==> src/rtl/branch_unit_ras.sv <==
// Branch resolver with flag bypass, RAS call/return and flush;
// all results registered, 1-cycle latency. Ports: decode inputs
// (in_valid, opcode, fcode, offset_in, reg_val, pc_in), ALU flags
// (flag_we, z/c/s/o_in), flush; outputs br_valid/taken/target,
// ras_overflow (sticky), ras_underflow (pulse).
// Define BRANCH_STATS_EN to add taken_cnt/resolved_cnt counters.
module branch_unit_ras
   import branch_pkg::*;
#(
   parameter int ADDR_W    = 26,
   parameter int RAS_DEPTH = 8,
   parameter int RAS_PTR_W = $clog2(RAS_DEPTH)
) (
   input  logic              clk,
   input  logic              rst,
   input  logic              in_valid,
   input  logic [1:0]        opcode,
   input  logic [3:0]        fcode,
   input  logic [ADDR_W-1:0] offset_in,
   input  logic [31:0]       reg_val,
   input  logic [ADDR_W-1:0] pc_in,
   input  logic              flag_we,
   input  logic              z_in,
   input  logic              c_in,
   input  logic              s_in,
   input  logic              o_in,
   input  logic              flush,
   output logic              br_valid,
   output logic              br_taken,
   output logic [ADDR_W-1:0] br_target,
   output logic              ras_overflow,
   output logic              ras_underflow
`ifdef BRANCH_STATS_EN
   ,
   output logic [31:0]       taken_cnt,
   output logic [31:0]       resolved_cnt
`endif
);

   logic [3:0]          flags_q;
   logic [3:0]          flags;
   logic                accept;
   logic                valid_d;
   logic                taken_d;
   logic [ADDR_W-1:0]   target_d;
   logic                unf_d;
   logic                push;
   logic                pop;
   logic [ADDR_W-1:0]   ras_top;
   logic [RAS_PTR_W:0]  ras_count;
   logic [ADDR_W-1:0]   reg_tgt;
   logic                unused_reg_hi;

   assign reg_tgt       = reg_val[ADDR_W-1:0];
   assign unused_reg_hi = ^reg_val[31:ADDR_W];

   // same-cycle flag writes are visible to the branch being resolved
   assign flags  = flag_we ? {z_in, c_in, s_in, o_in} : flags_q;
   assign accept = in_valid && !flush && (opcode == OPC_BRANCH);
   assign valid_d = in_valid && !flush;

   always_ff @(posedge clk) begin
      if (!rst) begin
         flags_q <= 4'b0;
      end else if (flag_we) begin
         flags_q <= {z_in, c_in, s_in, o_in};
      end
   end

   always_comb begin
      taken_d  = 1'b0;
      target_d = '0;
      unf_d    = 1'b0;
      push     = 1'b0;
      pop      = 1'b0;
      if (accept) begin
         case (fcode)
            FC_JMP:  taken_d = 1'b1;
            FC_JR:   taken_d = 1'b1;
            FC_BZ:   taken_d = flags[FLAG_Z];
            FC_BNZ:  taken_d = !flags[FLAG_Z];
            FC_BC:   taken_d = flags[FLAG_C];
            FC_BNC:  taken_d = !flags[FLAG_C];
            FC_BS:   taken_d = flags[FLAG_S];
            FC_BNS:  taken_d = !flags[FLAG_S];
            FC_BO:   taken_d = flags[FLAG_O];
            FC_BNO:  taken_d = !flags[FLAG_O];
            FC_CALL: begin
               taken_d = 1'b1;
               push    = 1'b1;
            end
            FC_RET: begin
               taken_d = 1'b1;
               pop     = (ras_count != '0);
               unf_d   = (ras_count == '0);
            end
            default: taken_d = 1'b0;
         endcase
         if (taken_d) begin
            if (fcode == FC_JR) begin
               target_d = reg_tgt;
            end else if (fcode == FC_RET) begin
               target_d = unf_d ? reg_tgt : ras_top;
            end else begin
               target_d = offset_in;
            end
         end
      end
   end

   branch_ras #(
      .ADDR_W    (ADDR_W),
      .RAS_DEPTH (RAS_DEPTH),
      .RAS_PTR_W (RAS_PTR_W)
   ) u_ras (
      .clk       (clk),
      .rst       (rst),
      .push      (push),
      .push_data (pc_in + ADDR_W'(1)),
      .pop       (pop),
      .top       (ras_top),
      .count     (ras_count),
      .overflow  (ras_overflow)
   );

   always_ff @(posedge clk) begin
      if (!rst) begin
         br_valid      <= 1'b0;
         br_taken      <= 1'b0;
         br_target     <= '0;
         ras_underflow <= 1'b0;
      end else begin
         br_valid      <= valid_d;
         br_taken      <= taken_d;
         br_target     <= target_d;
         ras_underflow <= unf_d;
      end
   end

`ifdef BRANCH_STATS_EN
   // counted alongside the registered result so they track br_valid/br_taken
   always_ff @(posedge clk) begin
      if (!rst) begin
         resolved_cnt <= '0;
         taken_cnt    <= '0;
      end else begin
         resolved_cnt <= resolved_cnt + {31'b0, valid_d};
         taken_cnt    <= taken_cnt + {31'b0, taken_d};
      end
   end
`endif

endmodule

+++

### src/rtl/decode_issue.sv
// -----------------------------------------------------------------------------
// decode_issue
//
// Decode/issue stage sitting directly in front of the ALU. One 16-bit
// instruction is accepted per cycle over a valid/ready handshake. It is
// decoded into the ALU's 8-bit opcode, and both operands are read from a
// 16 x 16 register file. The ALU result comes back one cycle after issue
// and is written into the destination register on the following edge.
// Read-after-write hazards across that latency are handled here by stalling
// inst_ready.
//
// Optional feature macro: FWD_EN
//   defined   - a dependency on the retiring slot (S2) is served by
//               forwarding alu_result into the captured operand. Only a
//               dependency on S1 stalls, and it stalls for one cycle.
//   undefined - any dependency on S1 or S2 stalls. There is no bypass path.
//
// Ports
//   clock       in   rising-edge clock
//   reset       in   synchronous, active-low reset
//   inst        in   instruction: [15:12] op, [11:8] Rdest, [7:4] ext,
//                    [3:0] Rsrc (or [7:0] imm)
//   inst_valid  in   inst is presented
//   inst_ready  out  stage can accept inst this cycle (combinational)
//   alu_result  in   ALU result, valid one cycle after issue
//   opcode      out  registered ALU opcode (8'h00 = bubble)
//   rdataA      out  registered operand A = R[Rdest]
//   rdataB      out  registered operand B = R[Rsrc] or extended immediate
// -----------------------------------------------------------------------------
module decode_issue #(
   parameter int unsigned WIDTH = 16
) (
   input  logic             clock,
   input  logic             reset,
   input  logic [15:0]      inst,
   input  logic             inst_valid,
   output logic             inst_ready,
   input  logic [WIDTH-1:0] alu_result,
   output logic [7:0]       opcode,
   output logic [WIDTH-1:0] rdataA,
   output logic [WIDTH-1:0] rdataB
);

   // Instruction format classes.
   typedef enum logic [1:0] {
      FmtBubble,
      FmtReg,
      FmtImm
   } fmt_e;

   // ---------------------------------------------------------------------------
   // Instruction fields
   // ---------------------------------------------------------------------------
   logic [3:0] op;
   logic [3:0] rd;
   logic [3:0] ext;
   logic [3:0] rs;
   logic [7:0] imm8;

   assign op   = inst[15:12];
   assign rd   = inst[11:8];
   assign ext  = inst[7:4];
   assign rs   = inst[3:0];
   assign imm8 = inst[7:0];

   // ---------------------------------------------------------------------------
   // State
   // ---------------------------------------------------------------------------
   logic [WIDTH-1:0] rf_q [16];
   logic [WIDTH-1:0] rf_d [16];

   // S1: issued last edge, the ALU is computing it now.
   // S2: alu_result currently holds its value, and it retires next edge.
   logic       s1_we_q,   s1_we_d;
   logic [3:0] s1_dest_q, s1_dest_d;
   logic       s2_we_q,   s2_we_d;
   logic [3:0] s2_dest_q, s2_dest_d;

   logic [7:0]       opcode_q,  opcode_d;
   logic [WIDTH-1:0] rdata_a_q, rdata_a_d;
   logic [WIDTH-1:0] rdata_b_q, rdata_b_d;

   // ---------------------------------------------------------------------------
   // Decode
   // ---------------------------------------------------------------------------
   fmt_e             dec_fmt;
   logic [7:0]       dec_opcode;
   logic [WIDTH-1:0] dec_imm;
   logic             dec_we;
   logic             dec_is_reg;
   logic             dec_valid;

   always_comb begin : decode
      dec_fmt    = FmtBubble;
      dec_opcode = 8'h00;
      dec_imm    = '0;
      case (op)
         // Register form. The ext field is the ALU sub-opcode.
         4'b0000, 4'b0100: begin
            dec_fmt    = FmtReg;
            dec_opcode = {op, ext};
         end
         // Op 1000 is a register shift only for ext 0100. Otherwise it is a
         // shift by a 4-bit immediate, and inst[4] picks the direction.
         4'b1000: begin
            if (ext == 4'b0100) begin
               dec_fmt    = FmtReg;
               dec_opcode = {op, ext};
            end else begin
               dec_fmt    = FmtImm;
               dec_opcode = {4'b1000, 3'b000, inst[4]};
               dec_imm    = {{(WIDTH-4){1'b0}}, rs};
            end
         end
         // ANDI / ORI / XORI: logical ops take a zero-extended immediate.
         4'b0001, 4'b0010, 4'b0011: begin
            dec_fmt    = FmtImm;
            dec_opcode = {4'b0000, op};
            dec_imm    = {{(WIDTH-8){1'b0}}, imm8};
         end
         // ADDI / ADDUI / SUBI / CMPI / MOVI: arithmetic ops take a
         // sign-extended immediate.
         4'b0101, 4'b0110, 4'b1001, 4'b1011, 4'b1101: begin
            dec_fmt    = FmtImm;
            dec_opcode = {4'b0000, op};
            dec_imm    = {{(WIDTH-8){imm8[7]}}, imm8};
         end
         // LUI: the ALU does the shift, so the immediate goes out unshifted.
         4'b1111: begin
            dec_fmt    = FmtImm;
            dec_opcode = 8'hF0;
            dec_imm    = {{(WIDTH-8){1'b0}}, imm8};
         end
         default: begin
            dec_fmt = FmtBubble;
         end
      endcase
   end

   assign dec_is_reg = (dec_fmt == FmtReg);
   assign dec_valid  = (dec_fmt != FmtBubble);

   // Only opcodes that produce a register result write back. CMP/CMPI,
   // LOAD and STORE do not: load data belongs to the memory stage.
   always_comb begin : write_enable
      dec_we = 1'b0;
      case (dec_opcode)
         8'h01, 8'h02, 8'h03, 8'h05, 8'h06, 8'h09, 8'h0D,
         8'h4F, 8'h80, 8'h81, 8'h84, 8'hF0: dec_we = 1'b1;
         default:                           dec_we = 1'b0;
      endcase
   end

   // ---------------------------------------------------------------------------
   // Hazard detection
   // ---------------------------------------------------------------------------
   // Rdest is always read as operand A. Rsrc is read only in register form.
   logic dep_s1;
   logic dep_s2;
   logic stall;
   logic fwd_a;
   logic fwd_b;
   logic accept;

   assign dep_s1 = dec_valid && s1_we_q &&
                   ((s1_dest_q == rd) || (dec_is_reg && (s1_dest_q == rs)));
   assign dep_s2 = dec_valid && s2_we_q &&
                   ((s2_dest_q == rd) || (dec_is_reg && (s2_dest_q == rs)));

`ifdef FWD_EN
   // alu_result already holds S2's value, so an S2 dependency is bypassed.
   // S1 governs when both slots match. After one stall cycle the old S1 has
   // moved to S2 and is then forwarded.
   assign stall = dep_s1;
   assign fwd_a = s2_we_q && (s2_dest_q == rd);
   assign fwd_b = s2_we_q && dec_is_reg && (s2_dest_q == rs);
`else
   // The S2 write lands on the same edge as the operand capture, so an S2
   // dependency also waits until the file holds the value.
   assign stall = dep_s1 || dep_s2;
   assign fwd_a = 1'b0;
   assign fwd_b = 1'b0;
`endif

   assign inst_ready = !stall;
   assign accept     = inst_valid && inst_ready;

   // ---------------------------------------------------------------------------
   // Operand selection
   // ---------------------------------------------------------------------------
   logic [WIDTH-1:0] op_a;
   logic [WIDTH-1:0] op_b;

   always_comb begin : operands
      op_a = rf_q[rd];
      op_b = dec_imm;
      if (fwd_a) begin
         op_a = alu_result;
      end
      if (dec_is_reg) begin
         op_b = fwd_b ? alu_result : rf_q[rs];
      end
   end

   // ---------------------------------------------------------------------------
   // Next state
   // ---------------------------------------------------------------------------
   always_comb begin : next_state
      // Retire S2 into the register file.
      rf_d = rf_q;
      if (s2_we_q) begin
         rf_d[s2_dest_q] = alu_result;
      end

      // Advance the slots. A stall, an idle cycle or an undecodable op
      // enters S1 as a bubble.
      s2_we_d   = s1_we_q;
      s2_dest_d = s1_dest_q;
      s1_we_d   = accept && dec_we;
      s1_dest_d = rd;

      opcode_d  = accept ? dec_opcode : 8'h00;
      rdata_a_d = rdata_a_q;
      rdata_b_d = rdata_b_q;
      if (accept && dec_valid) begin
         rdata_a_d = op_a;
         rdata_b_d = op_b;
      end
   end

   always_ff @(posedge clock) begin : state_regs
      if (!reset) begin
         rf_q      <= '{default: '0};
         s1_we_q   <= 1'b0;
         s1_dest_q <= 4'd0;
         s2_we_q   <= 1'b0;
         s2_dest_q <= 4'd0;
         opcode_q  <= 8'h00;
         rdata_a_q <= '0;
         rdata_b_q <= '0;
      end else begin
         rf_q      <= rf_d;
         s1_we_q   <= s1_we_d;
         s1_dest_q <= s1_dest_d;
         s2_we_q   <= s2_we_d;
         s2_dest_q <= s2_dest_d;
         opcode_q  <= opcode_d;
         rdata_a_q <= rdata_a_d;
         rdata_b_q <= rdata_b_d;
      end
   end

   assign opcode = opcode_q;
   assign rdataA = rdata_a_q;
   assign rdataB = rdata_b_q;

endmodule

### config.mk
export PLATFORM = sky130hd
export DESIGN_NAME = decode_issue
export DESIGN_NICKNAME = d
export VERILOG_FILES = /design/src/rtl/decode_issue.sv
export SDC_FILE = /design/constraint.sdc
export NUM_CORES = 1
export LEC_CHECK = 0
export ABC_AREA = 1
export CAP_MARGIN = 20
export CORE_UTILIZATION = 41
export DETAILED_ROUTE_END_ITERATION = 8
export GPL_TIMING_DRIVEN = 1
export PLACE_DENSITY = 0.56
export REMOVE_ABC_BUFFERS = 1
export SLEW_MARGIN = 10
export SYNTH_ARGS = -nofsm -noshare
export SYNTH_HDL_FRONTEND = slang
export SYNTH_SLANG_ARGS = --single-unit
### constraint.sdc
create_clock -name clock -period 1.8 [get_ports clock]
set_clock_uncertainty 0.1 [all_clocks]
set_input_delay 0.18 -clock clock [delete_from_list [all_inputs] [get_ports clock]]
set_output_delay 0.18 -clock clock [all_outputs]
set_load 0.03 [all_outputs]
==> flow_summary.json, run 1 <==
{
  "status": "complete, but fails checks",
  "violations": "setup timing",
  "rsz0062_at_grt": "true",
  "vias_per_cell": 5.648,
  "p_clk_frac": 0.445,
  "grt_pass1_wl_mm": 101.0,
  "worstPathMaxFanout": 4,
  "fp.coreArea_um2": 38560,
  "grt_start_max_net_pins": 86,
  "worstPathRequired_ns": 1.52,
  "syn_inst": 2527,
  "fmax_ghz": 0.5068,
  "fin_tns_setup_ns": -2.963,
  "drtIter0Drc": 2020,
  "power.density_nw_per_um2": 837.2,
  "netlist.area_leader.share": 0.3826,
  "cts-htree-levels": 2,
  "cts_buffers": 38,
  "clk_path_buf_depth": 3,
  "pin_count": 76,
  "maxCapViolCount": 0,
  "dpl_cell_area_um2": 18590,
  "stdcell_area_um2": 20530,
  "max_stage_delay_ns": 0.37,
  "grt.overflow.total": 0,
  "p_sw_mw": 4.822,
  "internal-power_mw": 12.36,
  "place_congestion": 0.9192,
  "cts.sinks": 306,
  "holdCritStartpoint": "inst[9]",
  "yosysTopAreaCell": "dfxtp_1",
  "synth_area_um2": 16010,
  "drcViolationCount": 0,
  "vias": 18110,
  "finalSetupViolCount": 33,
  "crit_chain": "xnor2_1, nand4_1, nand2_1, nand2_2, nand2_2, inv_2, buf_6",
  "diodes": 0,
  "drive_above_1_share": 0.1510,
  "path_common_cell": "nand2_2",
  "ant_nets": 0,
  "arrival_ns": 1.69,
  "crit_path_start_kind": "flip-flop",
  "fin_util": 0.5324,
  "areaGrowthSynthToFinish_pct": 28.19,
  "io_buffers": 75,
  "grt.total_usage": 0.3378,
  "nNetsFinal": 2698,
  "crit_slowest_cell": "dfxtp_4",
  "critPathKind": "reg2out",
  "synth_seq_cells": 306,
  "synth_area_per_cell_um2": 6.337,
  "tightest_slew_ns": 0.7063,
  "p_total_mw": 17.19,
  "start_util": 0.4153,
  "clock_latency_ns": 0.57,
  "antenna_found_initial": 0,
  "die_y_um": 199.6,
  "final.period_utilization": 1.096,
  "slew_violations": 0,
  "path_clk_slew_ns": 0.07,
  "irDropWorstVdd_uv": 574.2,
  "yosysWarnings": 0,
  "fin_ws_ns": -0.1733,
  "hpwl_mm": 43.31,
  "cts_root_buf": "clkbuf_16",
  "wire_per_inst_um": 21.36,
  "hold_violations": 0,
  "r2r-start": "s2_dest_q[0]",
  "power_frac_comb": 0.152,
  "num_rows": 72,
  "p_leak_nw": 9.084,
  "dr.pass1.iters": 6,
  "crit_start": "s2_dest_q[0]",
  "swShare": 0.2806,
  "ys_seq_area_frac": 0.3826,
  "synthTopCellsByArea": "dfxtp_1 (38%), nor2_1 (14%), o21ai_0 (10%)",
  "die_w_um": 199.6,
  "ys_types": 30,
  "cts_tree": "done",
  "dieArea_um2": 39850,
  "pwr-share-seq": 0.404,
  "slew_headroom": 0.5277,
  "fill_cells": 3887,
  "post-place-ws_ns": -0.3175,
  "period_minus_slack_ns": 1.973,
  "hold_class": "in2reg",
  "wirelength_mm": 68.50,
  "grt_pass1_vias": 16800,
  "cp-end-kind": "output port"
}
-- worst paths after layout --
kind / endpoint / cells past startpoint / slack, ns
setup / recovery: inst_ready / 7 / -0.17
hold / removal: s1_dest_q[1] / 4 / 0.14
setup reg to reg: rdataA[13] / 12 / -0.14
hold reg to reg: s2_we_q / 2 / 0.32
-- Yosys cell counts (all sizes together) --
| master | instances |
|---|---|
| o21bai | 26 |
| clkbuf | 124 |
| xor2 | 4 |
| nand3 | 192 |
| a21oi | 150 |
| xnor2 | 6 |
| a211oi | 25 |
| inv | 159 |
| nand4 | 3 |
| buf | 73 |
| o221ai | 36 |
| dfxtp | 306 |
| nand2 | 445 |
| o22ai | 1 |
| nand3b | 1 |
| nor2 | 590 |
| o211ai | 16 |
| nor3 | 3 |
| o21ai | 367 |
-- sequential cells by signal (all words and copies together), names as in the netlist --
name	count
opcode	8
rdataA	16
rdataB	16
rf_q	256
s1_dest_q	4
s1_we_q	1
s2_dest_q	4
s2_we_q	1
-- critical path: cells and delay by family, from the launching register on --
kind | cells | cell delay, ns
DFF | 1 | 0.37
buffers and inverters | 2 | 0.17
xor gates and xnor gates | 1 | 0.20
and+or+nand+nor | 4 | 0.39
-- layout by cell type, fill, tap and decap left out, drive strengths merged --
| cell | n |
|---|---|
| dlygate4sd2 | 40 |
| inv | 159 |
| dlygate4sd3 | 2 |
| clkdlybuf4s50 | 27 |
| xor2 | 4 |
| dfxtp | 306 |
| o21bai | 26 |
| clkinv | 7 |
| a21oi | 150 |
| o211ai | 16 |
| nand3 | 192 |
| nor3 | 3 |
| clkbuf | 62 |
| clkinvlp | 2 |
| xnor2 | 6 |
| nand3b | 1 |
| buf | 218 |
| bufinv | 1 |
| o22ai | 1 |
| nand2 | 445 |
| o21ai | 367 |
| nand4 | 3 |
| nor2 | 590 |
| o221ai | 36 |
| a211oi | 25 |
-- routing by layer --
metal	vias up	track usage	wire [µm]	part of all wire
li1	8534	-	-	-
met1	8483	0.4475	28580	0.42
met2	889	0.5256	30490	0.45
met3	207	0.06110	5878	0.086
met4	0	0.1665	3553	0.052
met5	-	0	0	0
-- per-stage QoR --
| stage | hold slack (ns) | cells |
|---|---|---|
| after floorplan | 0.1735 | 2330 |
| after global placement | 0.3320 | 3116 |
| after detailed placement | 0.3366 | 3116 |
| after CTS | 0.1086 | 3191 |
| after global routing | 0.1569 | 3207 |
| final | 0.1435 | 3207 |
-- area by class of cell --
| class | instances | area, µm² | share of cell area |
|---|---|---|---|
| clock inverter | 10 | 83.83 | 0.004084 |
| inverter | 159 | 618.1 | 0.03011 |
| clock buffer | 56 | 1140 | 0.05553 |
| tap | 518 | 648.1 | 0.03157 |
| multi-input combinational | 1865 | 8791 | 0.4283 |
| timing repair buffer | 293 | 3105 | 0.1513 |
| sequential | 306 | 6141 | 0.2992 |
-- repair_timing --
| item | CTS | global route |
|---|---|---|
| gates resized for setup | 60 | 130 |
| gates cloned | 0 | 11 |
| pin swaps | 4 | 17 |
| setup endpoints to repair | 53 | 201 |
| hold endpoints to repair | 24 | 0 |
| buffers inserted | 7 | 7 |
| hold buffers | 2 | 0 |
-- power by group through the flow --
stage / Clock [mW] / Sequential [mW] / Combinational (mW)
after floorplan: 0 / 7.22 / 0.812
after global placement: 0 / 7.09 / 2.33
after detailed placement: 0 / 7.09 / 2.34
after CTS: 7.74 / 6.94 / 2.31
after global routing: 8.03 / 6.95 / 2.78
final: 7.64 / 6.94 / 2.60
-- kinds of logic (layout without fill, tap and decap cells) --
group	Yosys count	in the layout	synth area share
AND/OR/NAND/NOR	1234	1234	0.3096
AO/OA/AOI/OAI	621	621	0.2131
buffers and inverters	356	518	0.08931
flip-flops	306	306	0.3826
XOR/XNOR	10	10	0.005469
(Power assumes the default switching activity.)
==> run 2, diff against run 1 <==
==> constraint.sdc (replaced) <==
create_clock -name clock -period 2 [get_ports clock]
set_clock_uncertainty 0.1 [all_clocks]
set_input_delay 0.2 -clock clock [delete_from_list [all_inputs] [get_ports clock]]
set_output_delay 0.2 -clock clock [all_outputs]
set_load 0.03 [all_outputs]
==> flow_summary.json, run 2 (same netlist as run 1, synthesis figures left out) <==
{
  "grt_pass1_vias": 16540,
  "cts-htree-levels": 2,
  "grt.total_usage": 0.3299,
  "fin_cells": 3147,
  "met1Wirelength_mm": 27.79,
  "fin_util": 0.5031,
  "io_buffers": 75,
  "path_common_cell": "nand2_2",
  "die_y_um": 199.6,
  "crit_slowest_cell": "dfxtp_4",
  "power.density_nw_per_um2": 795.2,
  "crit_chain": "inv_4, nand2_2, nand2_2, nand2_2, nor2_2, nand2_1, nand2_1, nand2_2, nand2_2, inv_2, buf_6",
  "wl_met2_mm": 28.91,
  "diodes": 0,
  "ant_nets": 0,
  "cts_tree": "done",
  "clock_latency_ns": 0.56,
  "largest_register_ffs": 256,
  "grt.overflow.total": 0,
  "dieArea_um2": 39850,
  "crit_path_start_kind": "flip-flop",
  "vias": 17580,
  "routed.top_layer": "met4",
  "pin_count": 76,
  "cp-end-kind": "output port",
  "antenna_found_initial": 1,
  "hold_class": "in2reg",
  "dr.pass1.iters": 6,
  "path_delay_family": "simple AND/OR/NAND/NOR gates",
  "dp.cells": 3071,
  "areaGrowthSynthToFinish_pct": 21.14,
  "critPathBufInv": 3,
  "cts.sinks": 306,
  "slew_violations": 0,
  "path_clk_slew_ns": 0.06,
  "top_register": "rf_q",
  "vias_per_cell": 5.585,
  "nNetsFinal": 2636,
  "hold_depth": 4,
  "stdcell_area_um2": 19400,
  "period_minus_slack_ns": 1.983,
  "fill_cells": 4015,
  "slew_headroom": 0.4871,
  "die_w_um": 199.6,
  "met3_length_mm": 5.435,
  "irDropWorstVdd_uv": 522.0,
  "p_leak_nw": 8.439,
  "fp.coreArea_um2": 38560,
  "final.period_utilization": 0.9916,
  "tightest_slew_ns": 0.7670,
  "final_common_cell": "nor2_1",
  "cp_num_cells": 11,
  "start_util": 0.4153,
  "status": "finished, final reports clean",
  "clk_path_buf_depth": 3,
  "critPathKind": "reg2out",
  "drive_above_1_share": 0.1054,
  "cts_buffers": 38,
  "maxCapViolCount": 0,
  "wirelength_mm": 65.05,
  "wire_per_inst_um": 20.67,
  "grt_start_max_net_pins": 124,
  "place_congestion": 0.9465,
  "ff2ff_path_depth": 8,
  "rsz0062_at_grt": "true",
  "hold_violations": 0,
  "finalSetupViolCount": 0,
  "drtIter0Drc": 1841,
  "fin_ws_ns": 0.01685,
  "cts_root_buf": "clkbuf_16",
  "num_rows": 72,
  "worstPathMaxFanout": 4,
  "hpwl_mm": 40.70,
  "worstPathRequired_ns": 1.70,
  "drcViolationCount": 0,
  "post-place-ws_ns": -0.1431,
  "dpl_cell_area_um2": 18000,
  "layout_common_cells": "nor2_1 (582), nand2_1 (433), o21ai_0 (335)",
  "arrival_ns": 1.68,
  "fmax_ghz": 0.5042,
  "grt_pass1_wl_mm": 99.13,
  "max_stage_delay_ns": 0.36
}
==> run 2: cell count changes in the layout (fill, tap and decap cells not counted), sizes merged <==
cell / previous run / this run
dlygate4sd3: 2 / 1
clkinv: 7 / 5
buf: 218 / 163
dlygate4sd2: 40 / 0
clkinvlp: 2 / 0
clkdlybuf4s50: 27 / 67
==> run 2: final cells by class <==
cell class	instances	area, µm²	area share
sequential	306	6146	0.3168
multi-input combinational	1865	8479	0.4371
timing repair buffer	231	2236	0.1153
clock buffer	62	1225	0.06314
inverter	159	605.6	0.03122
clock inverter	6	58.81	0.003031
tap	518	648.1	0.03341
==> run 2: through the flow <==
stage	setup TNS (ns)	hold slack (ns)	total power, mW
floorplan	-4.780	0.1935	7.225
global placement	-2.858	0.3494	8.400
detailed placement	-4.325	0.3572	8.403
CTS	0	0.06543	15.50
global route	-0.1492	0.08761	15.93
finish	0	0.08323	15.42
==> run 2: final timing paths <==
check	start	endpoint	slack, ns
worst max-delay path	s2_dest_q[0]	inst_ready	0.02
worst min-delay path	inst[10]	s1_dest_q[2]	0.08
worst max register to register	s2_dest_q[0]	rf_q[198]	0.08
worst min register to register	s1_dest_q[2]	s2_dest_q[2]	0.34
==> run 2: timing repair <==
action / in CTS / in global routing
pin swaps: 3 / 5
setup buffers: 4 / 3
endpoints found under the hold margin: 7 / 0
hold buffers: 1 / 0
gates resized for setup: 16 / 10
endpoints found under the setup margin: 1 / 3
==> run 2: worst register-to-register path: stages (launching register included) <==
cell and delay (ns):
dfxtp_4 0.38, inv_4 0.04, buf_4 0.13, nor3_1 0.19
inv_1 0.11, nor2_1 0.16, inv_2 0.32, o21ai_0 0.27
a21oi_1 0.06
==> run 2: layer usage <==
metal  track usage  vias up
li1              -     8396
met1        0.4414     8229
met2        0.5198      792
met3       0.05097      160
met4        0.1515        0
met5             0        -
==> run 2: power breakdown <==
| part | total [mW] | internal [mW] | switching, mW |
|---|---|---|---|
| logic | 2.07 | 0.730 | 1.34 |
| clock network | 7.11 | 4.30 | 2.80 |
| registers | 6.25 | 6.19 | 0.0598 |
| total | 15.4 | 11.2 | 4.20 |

+++

| WHAT THE TASK ASKS |
Search the listing for "FmtReg" and copy each line holding it.

| WRITTEN REPLY |
      FmtReg,
            dec_fmt    = FmtReg;
               dec_fmt    = FmtReg;
   assign dec_is_reg = (dec_fmt == FmtReg);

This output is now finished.